It's official. "Net Neutrality" regulations in the United States, in place since 2015 will, in effect,…
It's official. "Net Neutrality" regulations in the United States, in place since 2015 will, in effect, cease to exist after June 11 thereby allowing internet providers to block, or slow websites, and by proxy, speed up access to others provided that they disclose the practice.
These changes were coming. The Federal Communication Commission (FCC) already voted in this direction last December. Internet service providers (ISPs) in America can now choose to block, slow, or provision service access and speed for content and services; this includes charging for “Fast lanes,” or special treatment such as higher download speeds.
While the official position is that this ruling will result in a “freer and more open Internet,” and that the internet (in America at least) will not include blocking or throttling, though there is significant consternation within industry circles over what the change will really bring. Claimed benefits include allowing customers flexibility and choice to buy the service plans that’s best for them while giving innovators the opening they are looking for to grow.
Opposition believes this is delusional.
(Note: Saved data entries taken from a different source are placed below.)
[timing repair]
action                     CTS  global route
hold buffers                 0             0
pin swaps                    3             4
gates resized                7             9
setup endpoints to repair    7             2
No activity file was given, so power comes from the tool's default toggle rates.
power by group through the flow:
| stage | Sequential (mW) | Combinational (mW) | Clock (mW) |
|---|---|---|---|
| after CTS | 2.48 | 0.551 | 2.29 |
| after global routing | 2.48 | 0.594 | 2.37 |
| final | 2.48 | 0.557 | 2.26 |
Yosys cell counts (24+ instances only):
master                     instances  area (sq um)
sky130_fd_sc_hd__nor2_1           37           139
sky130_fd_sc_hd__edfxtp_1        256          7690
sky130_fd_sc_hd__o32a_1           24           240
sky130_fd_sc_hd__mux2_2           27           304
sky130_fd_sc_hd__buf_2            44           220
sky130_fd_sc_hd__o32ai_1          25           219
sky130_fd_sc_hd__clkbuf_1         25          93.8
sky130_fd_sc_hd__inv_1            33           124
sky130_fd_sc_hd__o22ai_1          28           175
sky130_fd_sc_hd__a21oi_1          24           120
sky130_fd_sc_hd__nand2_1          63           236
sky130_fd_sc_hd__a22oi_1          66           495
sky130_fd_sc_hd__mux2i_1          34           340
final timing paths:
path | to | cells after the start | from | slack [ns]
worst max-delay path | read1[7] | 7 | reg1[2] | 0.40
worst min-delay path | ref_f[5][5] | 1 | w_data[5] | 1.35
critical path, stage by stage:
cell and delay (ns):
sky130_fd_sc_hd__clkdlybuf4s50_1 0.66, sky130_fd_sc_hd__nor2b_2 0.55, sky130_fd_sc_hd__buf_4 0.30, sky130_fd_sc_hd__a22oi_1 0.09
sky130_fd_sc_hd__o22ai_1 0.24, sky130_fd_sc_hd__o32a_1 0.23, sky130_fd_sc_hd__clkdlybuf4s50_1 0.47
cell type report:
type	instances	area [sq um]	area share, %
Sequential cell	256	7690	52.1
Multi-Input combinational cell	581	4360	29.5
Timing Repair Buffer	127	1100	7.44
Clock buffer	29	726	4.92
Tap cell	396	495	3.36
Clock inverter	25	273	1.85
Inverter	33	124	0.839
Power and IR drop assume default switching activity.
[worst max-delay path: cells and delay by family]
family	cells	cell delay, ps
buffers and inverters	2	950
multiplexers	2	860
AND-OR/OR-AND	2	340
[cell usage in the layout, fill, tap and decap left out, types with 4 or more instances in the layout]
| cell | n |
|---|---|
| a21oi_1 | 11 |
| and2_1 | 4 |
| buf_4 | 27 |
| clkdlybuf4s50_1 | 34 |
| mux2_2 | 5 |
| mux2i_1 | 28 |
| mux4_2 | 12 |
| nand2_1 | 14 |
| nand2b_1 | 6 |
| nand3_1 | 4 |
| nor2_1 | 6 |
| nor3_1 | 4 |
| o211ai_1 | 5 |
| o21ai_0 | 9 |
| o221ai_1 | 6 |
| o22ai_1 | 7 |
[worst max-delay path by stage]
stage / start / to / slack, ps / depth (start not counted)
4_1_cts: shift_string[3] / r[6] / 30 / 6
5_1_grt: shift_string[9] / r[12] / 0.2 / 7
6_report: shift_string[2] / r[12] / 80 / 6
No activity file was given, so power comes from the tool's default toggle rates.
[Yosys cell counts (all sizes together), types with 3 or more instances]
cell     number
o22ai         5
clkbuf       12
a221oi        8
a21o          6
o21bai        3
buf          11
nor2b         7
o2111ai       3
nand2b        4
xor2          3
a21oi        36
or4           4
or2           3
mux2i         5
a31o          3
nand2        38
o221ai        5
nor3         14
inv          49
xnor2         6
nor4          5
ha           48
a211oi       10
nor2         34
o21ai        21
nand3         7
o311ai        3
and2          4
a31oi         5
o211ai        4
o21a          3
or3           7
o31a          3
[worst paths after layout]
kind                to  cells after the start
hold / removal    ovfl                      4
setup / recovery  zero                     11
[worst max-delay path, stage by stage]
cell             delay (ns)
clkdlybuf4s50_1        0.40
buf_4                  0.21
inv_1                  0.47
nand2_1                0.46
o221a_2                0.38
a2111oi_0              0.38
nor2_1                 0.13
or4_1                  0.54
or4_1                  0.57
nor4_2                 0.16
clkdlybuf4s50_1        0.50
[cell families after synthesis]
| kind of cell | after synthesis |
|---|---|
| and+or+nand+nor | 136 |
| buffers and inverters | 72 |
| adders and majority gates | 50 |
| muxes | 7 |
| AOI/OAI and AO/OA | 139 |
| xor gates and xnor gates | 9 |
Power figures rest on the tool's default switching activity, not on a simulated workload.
File: constraint.sdc
current_design DistanceCalculator

set clk_period 129.0
set clk_io_pct 0.2

create_clock -name clk0 -period $clk_period

set non_clock_inputs [all_inputs -no_clocks]
set_input_delay [expr $clk_period * $clk_io_pct] -clock clk0 $non_clock_inputs
set_output_delay [expr $clk_period * $clk_io_pct] -clock clk0 [all_outputs]
File: config.mk
export PLATFORM = sky130hd
export DESIGN_NAME = DistanceCalculator
export DESIGN_NICKNAME = DistanceCalculator
export VERILOG_FILES = /design/flow/design.v
export SDC_FILE = /design/flow/constraint.sdc
export NUM_CORES = 4
export LEC_CHECK = 1
export CORE_UTILIZATION = 50
File: run.sh
#!/bin/bash
# OpenROAD 26Q1-2900-gdf79404cd8, Yosys 0.63+post, stock flow scripts
make -C /OpenROAD-flow-scripts/flow DESIGN_CONFIG=/design/flow/config.mk WORK_HOME=/design/flow/orfs finish
File: design.v
module CombDivider8 (
    input [7:0] lop,
    input [7:0] rop,
    output [7:0] quot,
    output [7:0] mod
);
wire [7:0] interm_st0;
wire [7:0] mod_st0;
wire [7:0] lop_st0;
wire [7:0] quot_st0;
assign interm_st0 = { 6'b0, lop[7] };
assign lop_st0 = { lop[6:0], 1'b0 };
assign mod_st0 = interm_st0 >= rop ? (interm_st0 - rop) : interm_st0;
assign quot_st0 = {6'b0, interm_st0 >= rop ? 1'b1 : 1'b0};
wire [7:0] interm_st1;
wire [7:0] mod_st1;
wire [7:0] lop_st1;
wire [7:0] quot_st1;
assign interm_st1 = { mod_st0[6:0], lop_st0[7] };
assign lop_st1 = { lop_st0[6:0], 1'b0 };
assign mod_st1 = interm_st1 >= rop ? (interm_st1 - rop) : interm_st1;
assign quot_st1 = {quot_st0[6:0], interm_st1 >= rop ? 1'b1 : 1'b0};
wire [7:0] interm_st2;
wire [7:0] mod_st2;
wire [7:0] lop_st2;
wire [7:0] quot_st2;
assign interm_st2 = { mod_st1[6:0], lop_st1[7] };
assign lop_st2 = { lop_st1[6:0], 1'b0 };
assign mod_st2 = interm_st2 >= rop ? (interm_st2 - rop) : interm_st2;
assign quot_st2 = {quot_st1[6:0], interm_st2 >= rop ? 1'b1 : 1'b0};
wire [7:0] interm_st3;
wire [7:0] mod_st3;
wire [7:0] lop_st3;
wire [7:0] quot_st3;
assign interm_st3 = { mod_st2[6:0], lop_st2[7] };
assign lop_st3 = { lop_st2[6:0], 1'b0 };
assign mod_st3 = interm_st3 >= rop ? (interm_st3 - rop) : interm_st3;
assign quot_st3 = {quot_st2[6:0], interm_st3 >= rop ? 1'b1 : 1'b0};
wire [7:0] interm_st4;
wire [7:0] mod_st4;
wire [7:0] lop_st4;
wire [7:0] quot_st4;
assign interm_st4 = { mod_st3[6:0], lop_st3[7] };
assign lop_st4 = { lop_st3[6:0], 1'b0 };
assign mod_st4 = interm_st4 >= rop ? (interm_st4 - rop) : interm_st4;
assign quot_st4 = {quot_st3[6:0], interm_st4 >= rop ? 1'b1 : 1'b0};
wire [7:0] interm_st5;
wire [7:0] mod_st5;
wire [7:0] lop_st5;
wire [7:0] quot_st5;
assign interm_st5 = { mod_st4[6:0], lop_st4[7] };
assign lop_st5 = { lop_st4[6:0], 1'b0 };
assign mod_st5 = interm_st5 >= rop ? (interm_st5 - rop) : interm_st5;
assign quot_st5 = {quot_st4[6:0], interm_st5 >= rop ? 1'b1 : 1'b0};
wire [7:0] interm_st6;
wire [7:0] mod_st6;
wire [7:0] lop_st6;
wire [7:0] quot_st6;
assign interm_st6 = { mod_st5[6:0], lop_st5[7] };
assign lop_st6 = { lop_st5[6:0], 1'b0 };
assign mod_st6 = interm_st6 >= rop ? (interm_st6 - rop) : interm_st6;
assign quot_st6 = {quot_st5[6:0], interm_st6 >= rop ? 1'b1 : 1'b0};
wire [7:0] interm_st7;
wire [7:0] mod_st7;
wire [7:0] lop_st7;
wire [7:0] quot_st7;
assign interm_st7 = { mod_st6[6:0], lop_st6[7] };
assign lop_st7 = { lop_st6[6:0], 1'b0 };
assign mod_st7 = interm_st7 >= rop ? (interm_st7 - rop) : interm_st7;
assign quot_st7 = {quot_st6[6:0], interm_st7 >= rop ? 1'b1 : 1'b0};
assign quot = quot_st7;
assign mod = mod_st7;
endmodule
module CombDivider8WoQuot (
    input [7:0] lop,
    input [7:0] rop,
    output [7:0] mod
);
wire [7:0] interm_st0;
wire [7:0] mod_st0;
wire [7:0] lop_st0;
wire [7:0] quot_st0;
assign interm_st0 = { 6'b0, lop[7] };
assign lop_st0 = { lop[6:0], 1'b0 };
assign mod_st0 = interm_st0 >= rop ? (interm_st0 - rop) : interm_st0;
assign quot_st0 = {6'b0, interm_st0 >= rop ? 1'b1 : 1'b0};
wire [7:0] interm_st1;
wire [7:0] mod_st1;
wire [7:0] lop_st1;
wire [7:0] quot_st1;
assign interm_st1 = { mod_st0[6:0], lop_st0[7] };
assign lop_st1 = { lop_st0[6:0], 1'b0 };
assign mod_st1 = interm_st1 >= rop ? (interm_st1 - rop) : interm_st1;
assign quot_st1 = {quot_st0[6:0], interm_st1 >= rop ? 1'b1 : 1'b0};
wire [7:0] interm_st2;
wire [7:0] mod_st2;
wire [7:0] lop_st2;
wire [7:0] quot_st2;
assign interm_st2 = { mod_st1[6:0], lop_st1[7] };
assign lop_st2 = { lop_st1[6:0], 1'b0 };
assign mod_st2 = interm_st2 >= rop ? (interm_st2 - rop) : interm_st2;
assign quot_st2 = {quot_st1[6:0], interm_st2 >= rop ? 1'b1 : 1'b0};
wire [7:0] interm_st3;
wire [7:0] mod_st3;
wire [7:0] lop_st3;
wire [7:0] quot_st3;
assign interm_st3 = { mod_st2[6:0], lop_st2[7] };
assign lop_st3 = { lop_st2[6:0], 1'b0 };
assign mod_st3 = interm_st3 >= rop ? (interm_st3 - rop) : interm_st3;
assign quot_st3 = {quot_st2[6:0], interm_st3 >= rop ? 1'b1 : 1'b0};
wire [7:0] interm_st4;
wire [7:0] mod_st4;
wire [7:0] lop_st4;
wire [7:0] quot_st4;
assign interm_st4 = { mod_st3[6:0], lop_st3[7] };
assign lop_st4 = { lop_st3[6:0], 1'b0 };
assign mod_st4 = interm_st4 >= rop ? (interm_st4 - rop) : interm_st4;
assign quot_st4 = {quot_st3[6:0], interm_st4 >= rop ? 1'b1 : 1'b0};
wire [7:0] interm_st5;
wire [7:0] mod_st5;
wire [7:0] lop_st5;
wire [7:0] quot_st5;
assign interm_st5 = { mod_st4[6:0], lop_st4[7] };
assign lop_st5 = { lop_st4[6:0], 1'b0 };
assign mod_st5 = interm_st5 >= rop ? (interm_st5 - rop) : interm_st5;
assign quot_st5 = {quot_st4[6:0], interm_st5 >= rop ? 1'b1 : 1'b0};
wire [7:0] interm_st6;
wire [7:0] mod_st6;
wire [7:0] lop_st6;
wire [7:0] quot_st6;
assign interm_st6 = { mod_st5[6:0], lop_st5[7] };
assign lop_st6 = { lop_st5[6:0], 1'b0 };
assign mod_st6 = interm_st6 >= rop ? (interm_st6 - rop) : interm_st6;
assign quot_st6 = {quot_st5[6:0], interm_st6 >= rop ? 1'b1 : 1'b0};
wire [7:0] interm_st7;
wire [7:0] mod_st7;
assign interm_st7 = { mod_st6[6:0], lop_st6[7] };
assign mod_st7 = interm_st7 >= rop ? (interm_st7 - rop) : interm_st7;
assign mod = mod_st7;
endmodule
module CombDivider16 (
    input [15:0] lop,
    input [15:0] rop,
    output [15:0] quot,
    output [15:0] mod
);
wire [15:0] interm_st0;
wire [15:0] mod_st0;
wire [15:0] lop_st0;
wire [15:0] quot_st0;
assign interm_st0 = { 14'b0, lop[15] };
assign lop_st0 = { lop[14:0], 1'b0 };
assign mod_st0 = interm_st0 >= rop ? (interm_st0 - rop) : interm_st0;
assign quot_st0 = {14'b0, interm_st0 >= rop ? 1'b1 : 1'b0};
wire [15:0] interm_st1;
wire [15:0] mod_st1;
wire [15:0] lop_st1;
wire [15:0] quot_st1;
assign interm_st1 = { mod_st0[14:0], lop_st0[15] };
assign lop_st1 = { lop_st0[14:0], 1'b0 };
assign mod_st1 = interm_st1 >= rop ? (interm_st1 - rop) : interm_st1;
assign quot_st1 = {quot_st0[14:0], interm_st1 >= rop ? 1'b1 : 1'b0};
wire [15:0] interm_st2;
wire [15:0] mod_st2;
wire [15:0] lop_st2;
wire [15:0] quot_st2;
assign interm_st2 = { mod_st1[14:0], lop_st1[15] };
assign lop_st2 = { lop_st1[14:0], 1'b0 };
assign mod_st2 = interm_st2 >= rop ? (interm_st2 - rop) : interm_st2;
assign quot_st2 = {quot_st1[14:0], interm_st2 >= rop ? 1'b1 : 1'b0};
wire [15:0] interm_st3;
wire [15:0] mod_st3;
wire [15:0] lop_st3;
wire [15:0] quot_st3;
assign interm_st3 = { mod_st2[14:0], lop_st2[15] };
assign lop_st3 = { lop_st2[14:0], 1'b0 };
assign mod_st3 = interm_st3 >= rop ? (interm_st3 - rop) : interm_st3;
assign quot_st3 = {quot_st2[14:0], interm_st3 >= rop ? 1'b1 : 1'b0};
wire [15:0] interm_st4;
wire [15:0] mod_st4;
wire [15:0] lop_st4;
wire [15:0] quot_st4;
assign interm_st4 = { mod_st3[14:0], lop_st3[15] };
assign lop_st4 = { lop_st3[14:0], 1'b0 };
assign mod_st4 = interm_st4 >= rop ? (interm_st4 - rop) : interm_st4;
assign quot_st4 = {quot_st3[14:0], interm_st4 >= rop ? 1'b1 : 1'b0};
wire [15:0] interm_st5;
wire [15:0] mod_st5;
wire [15:0] lop_st5;
wire [15:0] quot_st5;
assign interm_st5 = { mod_st4[14:0], lop_st4[15] };
assign lop_st5 = { lop_st4[14:0], 1'b0 };
assign mod_st5 = interm_st5 >= rop ? (interm_st5 - rop) : interm_st5;
assign quot_st5 = {quot_st4[14:0], interm_st5 >= rop ? 1'b1 : 1'b0};
wire [15:0] interm_st6;
wire [15:0] mod_st6;
wire [15:0] lop_st6;
wire [15:0] quot_st6;
assign interm_st6 = { mod_st5[14:0], lop_st5[15] };
assign lop_st6 = { lop_st5[14:0], 1'b0 };
assign mod_st6 = interm_st6 >= rop ? (interm_st6 - rop) : interm_st6;
assign quot_st6 = {quot_st5[14:0], interm_st6 >= rop ? 1'b1 : 1'b0};
wire [15:0] interm_st7;
wire [15:0] mod_st7;
wire [15:0] lop_st7;
wire [15:0] quot_st7;
assign interm_st7 = { mod_st6[14:0], lop_st6[15] };
assign lop_st7 = { lop_st6[14:0], 1'b0 };
assign mod_st7 = interm_st7 >= rop ? (interm_st7 - rop) : interm_st7;
assign quot_st7 = {quot_st6[14:0], interm_st7 >= rop ? 1'b1 : 1'b0};
wire [15:0] interm_st8;
wire [15:0] mod_st8;
wire [15:0] lop_st8;
wire [15:0] quot_st8;
assign interm_st8 = { mod_st7[14:0], lop_st7[15] };
assign lop_st8 = { lop_st7[14:0], 1'b0 };
assign mod_st8 = interm_st8 >= rop ? (interm_st8 - rop) : interm_st8;
assign quot_st8 = {quot_st7[14:0], interm_st8 >= rop ? 1'b1 : 1'b0};
wire [15:0] interm_st9;
wire [15:0] mod_st9;
wire [15:0] lop_st9;
wire [15:0] quot_st9;
assign interm_st9 = { mod_st8[14:0], lop_st8[15] };
assign lop_st9 = { lop_st8[14:0], 1'b0 };
assign mod_st9 = interm_st9 >= rop ? (interm_st9 - rop) : interm_st9;
assign quot_st9 = {quot_st8[14:0], interm_st9 >= rop ? 1'b1 : 1'b0};
wire [15:0] interm_st10;
wire [15:0] mod_st10;
wire [15:0] lop_st10;
wire [15:0] quot_st10;
assign interm_st10 = { mod_st9[14:0], lop_st9[15] };
assign lop_st10 = { lop_st9[14:0], 1'b0 };
assign mod_st10 = interm_st10 >= rop ? (interm_st10 - rop) : interm_st10;
assign quot_st10 = {quot_st9[14:0], interm_st10 >= rop ? 1'b1 : 1'b0};
wire [15:0] interm_st11;
wire [15:0] mod_st11;
wire [15:0] lop_st11;
wire [15:0] quot_st11;
assign interm_st11 = { mod_st10[14:0], lop_st10[15] };
assign lop_st11 = { lop_st10[14:0], 1'b0 };
assign mod_st11 = interm_st11 >= rop ? (interm_st11 - rop) : interm_st11;
assign quot_st11 = {quot_st10[14:0], interm_st11 >= rop ? 1'b1 : 1'b0};
wire [15:0] interm_st12;
wire [15:0] mod_st12;
wire [15:0] lop_st12;
wire [15:0] quot_st12;
assign interm_st12 = { mod_st11[14:0], lop_st11[15] };
assign lop_st12 = { lop_st11[14:0], 1'b0 };
assign mod_st12 = interm_st12 >= rop ? (interm_st12 - rop) : interm_st12;
assign quot_st12 = {quot_st11[14:0], interm_st12 >= rop ? 1'b1 : 1'b0};
wire [15:0] interm_st13;
wire [15:0] mod_st13;
wire [15:0] lop_st13;
wire [15:0] quot_st13;
assign interm_st13 = { mod_st12[14:0], lop_st12[15] };
assign lop_st13 = { lop_st12[14:0], 1'b0 };
assign mod_st13 = interm_st13 >= rop ? (interm_st13 - rop) : interm_st13;
assign quot_st13 = {quot_st12[14:0], interm_st13 >= rop ? 1'b1 : 1'b0};
wire [15:0] interm_st14;
wire [15:0] mod_st14;
wire [15:0] lop_st14;
wire [15:0] quot_st14;
assign interm_st14 = { mod_st13[14:0], lop_st13[15] };
assign lop_st14 = { lop_st13[14:0], 1'b0 };
assign mod_st14 = interm_st14 >= rop ? (interm_st14 - rop) : interm_st14;
assign quot_st14 = {quot_st13[14:0], interm_st14 >= rop ? 1'b1 : 1'b0};
wire [15:0] interm_st15;
wire [15:0] mod_st15;
wire [15:0] lop_st15;
wire [15:0] quot_st15;
assign interm_st15 = { mod_st14[14:0], lop_st14[15] };
assign lop_st15 = { lop_st14[14:0], 1'b0 };
assign mod_st15 = interm_st15 >= rop ? (interm_st15 - rop) : interm_st15;
assign quot_st15 = {quot_st14[14:0], interm_st15 >= rop ? 1'b1 : 1'b0};
assign quot = quot_st15;
assign mod = mod_st15;
endmodule
module CombMultiplier8 (
    input [7:0] lop,
    input [7:0] rop,
    output [15:0] oval
);
assign oval = lop * rop;
endmodule
module DistanceCalculator #(
    parameter WORD_WIDTH = 8,    
    parameter DIST_WIDTH = 3,    
    parameter MAX_C_SIZE = 16    
) (
    input [WORD_WIDTH-1:0] idx1,   
    input [WORD_WIDTH-1:0] idx2,   
    input [WORD_WIDTH-1:0] ow,   
    input [WORD_WIDTH-1:0] fw,   
    input [WORD_WIDTH-1:0] st,   
    output valid,   
    output [DIST_WIDTH-1:0] dr      
);
wire [WORD_WIDTH-1:0] d,     
                      do1,   
                      do2,   
                      mo1,   
                      mo2,   
                      dv;    
assign d = idx2 - idx1;   
assign dv = do2 - do1;    
CombDivider8 cdiv_do_1 (.lop(idx1), .rop(fw), .quot(do1), .mod(mo1));   
CombDivider8 cdiv_do_2 (.lop(idx2), .rop(fw), .quot(do2), .mod(mo2));   
wire [WORD_WIDTH-1:0]   wd;       
wire [2*WORD_WIDTH-1:0] st_exp;   
wire [2*WORD_WIDTH-1:0] dr_mul,   
                        dr_nst,   
                        dr_raw,   
                        dr_mod;   
assign wd = ow - fw;          
assign dr_nst = dr_mul + d;   
assign st_exp = {8'b0, st};   
CombMultiplier8 cmul_dr (.lop(wd), .rop(dv), .oval(dr_mul));                         
CombDivider16   cdiv_dr (.lop(dr_nst), .rop(st_exp), .quot(dr_raw), .mod(dr_mod));   
wire overflow;
assign overflow = (dr_raw[2*WORD_WIDTH-1:DIST_WIDTH] != 0);
assign stride_e = (dr_mod != 0);
assign valid = (~overflow) & (~stride_e);   
assign dr = dr_raw[DIST_WIDTH-1:0];         
endmodule
==> results.toml <==
# implementation run metrics
[status]
status = "complete, no violations"

[cells_and_area]
drive_gt1_share_pct = 7.00
comb_area_um2 = 17200
clock_buffer_count = 0
nFillCells = 3523
ff_count = 0
syn_to_final_growth_pct = 5.55
final_cell_count_no_fill = 2988
post-route-util_pct = 53.9
regArea_um2 = 0
design_area_um2 = 19300

[final_timing]
setup_viol = 0
setup-tns-final_ns = 0
slew_headroom_pct = 39.6
whs_ns = 53.18
grt_setup_unrepaired = "false"
final-hold-violation-count = 0
max_freq_ghz = 0.00858
tightest_slew_ns = 0.900
slew_viol_final = 0
min_period_ns = 116.55
finalClockPeriodUsage_pct = 90.3
fin_ws_ns = 12.45

[yosys]
synthTopCellsByCount = "ha_1 (293), inv_1 (218), nor2_1 (212)"
ys_seq_share_pct = 0
yosysUniqueCellTypes = 114
yosys_warnings = 1
yosysTopAreaCellShare_pct = 20.1
synth_area_um2 = 18300
yosys_area_um2 = 18300
yosys.area.top_type = "ha_1"
yosys_cells = 2500
syn_avg_cell_area_um2 = 7.31
top_cell = "ha_1"
synthCells = 2500
area_leaders = "ha_1 (20%), fa_1 (8.1%), xnor2_1 (5.8%)"

[critical_path]
endpoint_kind = "output port"
critPathMaxFanout = 28
cp-start-kind = "input pin"
crit_path_top_delay_cell = "or4_1"
slowest_delay_ns = 0.73
path_buffers = 19
critPathKind = "in -> out"
cp.required_ns = 103.20
arrival_ns = 90.75
critPathTopFamily = "AND-OR/OR-AND gates"

[global_routing]
grt-ovfl-total = 0
first_global_vias = 16359
antenna_found_initial = 1
grt_pass1_wl_um = 81300
grt_max_degree = 29
grt_use_total_pct = 27.1

[hold_path]
hold_path_class = "in -> out"

[detailed_routing]
routedWlPerCell_um = 16.3
drt_first_pass_iters = 5
drc = 0
wl_um = 48800
drtIter0Drc = 822
vias_per_cell = 5.90
route.antenna.diode_count = 0
route.antenna.remaining_nets = 0
vias = 17626

[clock_tree]
ctsHoldBuffers = 0
ctsResizeCount = 0
postCtsSetupRepairBufs = 0

[floorplanning]
rows = 69
die_h_um = 193
initial_utilization_pct = 51.1
io_pins = 44
die_w_um = 193
die_area_um2 = 37300
fp.coreArea_um2 = 35700

[place]
placed_area_um2 = 19300
dp_slack_ns = 12.97
place_hpwl_um = 41300
io_buffers = 44
place.detailed.instances = 2988
globalplace.congestion = 0.976

[flow_run]
drv_cap = 0
tool_warnings = 32
worst paths after layout:
| path | start | to | slack [ns] | cells after the start |
|---|---|---|---|---|
| min | idx2[0] | valid | 53.18 | 9 |
| max | fw[0] | valid | 12.45 | 284 |
cells in the final DEF (no fill, tap or decap), types with 7 or more instances in the layout:
master / n
ha_1: 293
inv_1: 217
nor2_1: 212
a21oi_1: 209
nand2_1: 173
o21ai_0: 163
a21o_1: 132
xnor2_1: 120
xor2_1: 79
fa_1: 74
nand2b_1: 63
nand4_1: 56
nor3_1: 53
mux2_2: 53
clkdlybuf4s50_1: 44
nor2b_1: 42
nand3_1: 40
o21bai_1: 38
mux2i_1: 31
or2_2: 30
buf_4: 28
and2_1: 24
a31oi_1: 24
o21a_1: 17
and3_1: 15
o211ai_1: 15
a211oi_1: 15
nor4_1: 14
o31ai_1: 14
or3_1: 12
a211o_1: 12
o21ai_1: 10
a21boi_0: 10
o31a_1: 8
and4_1: 8
or4_1: 7
o22ai_1: 7
o221ai_1: 7
layer usage:
layer	vias to the layer above	track usage [%]	wire, µm
met5	-	0	12
met4	2	2.97	580
met3	46	1.24	1430
met2	281	45.1	22400
met1	8127	40.5	24300
li1	9170	-	-
final cells by class:
type	instances	share of cell area, %
Multi-Input combinational cell	2233	89.3
Inverter	222	4.33
Timing Repair Buffer	72	3.38
Tap cell	461	2.99
cell families after synthesis:
family / count (synthesis) / share of synthesized area (%)
adder cells (fa/ha/maj): 367 / 28.2
buffers and inverters: 267 / 5.74
XOR/XNOR: 200 / 9.67
AND/OR/NAND/NOR: 790 / 22.3
AND-OR/OR-AND: 783 / 28.5
multiplexers: 93 / 5.65
worst min-delay path, cell delays in order:
cell,delay (ns)
clkdlybuf4s50_1,0.40
inv_1,0.08
ha_1,0.23
inv_1,0.06
ha_1,0.18
a21oi_1,0.07
nand4_1,0.10
a2111oi_2,0.06
clkdlybuf4s50_1,0.40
While executives publicly declare that they have no change to their infrastructure investment plans based on net neutrality rules, small shifts are still expected to start once the dust has settled. Based on past patterns, indications that preferential treatment, throttling (already happened in Canada prior to Net Neutrality and Portugal where it continues to this day) and blocking of some sites or services in some cases, are expected to creep into industry practice.
What now?
The first part of this fight, in America and around the world, comes down to the place of the ISP in society and industry. Are they a utility, or a provider of media service and content? Telecoms drool over their position as media players so they can bundle and make all sorts of advantageous plays not just on getting internet content to your computer, phone, or connected-TV – but how and what gets there in the first place.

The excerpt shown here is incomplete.